Optimizing Performance
Reduce HTTP Calls
Reducing the number of HTTP calls is one of the most effective ways to improve performance:
- Batching: Combine multiple small requests into a single batch request.
- Caching: Store frequently accessed data temporarily to reduce repeated calls.
- Pooling: Reuse existing connections to avoid the overhead of establishing new ones (which can take hundreds of millseconds)
Reduce DB Calls
Similarly, reducing DB calls can lead to significant performance improvements:
- Batching: Execute multiple operations in a single query.
- Caching: Temporarily store frequently accessed data.
- Pooling: Reuse DB connections to minimize connection overhead.
- Return Data on Insert/Update: Return data in update/insert queries to remove the need for a subsequent query.
Parallel Execution
Execute DB queries and HTTP calls in parallel using different threads to make the most of available resources:
var executor = Executors.newVirtualThreadPerTaskExecutor();
Future<Response> future1 = executor.submit(() -> httpClient.execute(request1));
Future<Response> future2 = executor.submit(() -> httpClient.execute(request2));
Async Processing
Perform expensive tasks asynchronously if they don’t need to be completed within the request-response cycle. For example, audit logging or session tracking can be processed asynchronously.
CompletableFuture.runAsync(() -> performAuditLogging());
Optimize DB Queries
-
Indexing: Use indexes to speed up data retrieval.
-
Selective Fields: Select only the necessary fields to reduce data transfer.
-
Explain Plan: Use the explain plan to check which indexes are used and how queries will perform.
EXPLAIN ANALYZE SELECT id, name FROM users WHERE email = 'example@example.com';
-
Direct Queries: Write your queries directly instead of relying on ORMs for better control and performance.

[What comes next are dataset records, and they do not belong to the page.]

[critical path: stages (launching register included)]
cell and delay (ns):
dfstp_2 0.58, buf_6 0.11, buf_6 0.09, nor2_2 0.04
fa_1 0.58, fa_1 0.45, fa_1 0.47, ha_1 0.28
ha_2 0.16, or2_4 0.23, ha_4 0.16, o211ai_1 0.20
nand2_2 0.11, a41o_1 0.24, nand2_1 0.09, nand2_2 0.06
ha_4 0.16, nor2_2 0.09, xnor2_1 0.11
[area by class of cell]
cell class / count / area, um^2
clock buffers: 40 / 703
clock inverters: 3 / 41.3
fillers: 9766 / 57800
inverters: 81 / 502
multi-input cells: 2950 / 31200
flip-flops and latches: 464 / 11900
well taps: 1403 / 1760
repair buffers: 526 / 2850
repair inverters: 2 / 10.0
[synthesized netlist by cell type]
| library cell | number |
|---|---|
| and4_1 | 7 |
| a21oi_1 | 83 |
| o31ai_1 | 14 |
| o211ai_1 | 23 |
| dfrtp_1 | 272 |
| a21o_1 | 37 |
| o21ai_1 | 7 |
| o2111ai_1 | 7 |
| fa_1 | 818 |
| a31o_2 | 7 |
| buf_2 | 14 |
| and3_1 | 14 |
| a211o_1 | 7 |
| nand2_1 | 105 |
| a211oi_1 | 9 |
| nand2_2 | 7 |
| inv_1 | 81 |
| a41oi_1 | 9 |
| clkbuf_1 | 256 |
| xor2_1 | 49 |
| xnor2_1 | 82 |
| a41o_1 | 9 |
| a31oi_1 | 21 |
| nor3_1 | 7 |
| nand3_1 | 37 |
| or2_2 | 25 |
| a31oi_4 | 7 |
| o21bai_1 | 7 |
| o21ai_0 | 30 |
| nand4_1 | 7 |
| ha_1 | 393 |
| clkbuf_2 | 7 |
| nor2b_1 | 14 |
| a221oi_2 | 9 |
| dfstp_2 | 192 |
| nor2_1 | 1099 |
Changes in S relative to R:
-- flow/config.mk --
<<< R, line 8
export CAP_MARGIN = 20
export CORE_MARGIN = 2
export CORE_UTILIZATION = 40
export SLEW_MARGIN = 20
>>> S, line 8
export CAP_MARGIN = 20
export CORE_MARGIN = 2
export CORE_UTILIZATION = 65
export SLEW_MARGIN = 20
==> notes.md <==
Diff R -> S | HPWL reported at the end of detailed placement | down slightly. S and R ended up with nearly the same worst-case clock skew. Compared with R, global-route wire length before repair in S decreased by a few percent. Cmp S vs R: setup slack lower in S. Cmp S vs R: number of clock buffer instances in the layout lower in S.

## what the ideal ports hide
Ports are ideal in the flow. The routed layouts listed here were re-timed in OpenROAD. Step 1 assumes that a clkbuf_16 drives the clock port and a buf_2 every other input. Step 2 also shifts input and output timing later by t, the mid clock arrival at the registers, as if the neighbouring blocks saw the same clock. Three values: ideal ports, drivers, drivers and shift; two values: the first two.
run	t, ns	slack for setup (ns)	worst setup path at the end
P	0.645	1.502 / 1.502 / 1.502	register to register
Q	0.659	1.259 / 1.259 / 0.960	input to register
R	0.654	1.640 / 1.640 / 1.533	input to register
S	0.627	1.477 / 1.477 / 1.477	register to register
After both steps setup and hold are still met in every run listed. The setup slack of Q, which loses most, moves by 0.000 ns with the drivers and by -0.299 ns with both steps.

Why Milliseconds Matter at Scale
At scale, even small inefficiencies can have a significant impact. A few too many milliseconds of processing time can be the make or break for being able to handle all incoming traffic. If anything lags behind, requests will stack up waiting for processing and cause major issues. Here’s why those milliseconds matter:
- High Traffic: In a high-traffic application, handling thousands of requests per second, each additional millisecond of latency can result in substantial delays and increased load on your servers.
- Request Stacking: When requests take longer to process, they can stack up, leading to longer response times, increased memory usage, and potentially causing timeouts or failures.
- User Experience: Performance bottlenecks directly impact user experience. Faster response times lead to higher user satisfaction and better retention.
Conclusion
Reducing and optimizing HTTP and DB calls is by far the most efficient way to improve application performance. By focusing on these areas first, you can achieve significant gains. Remember to also optimize code and queries for further improvements. Implementing these strategies will help you build scalable and high-performing applications.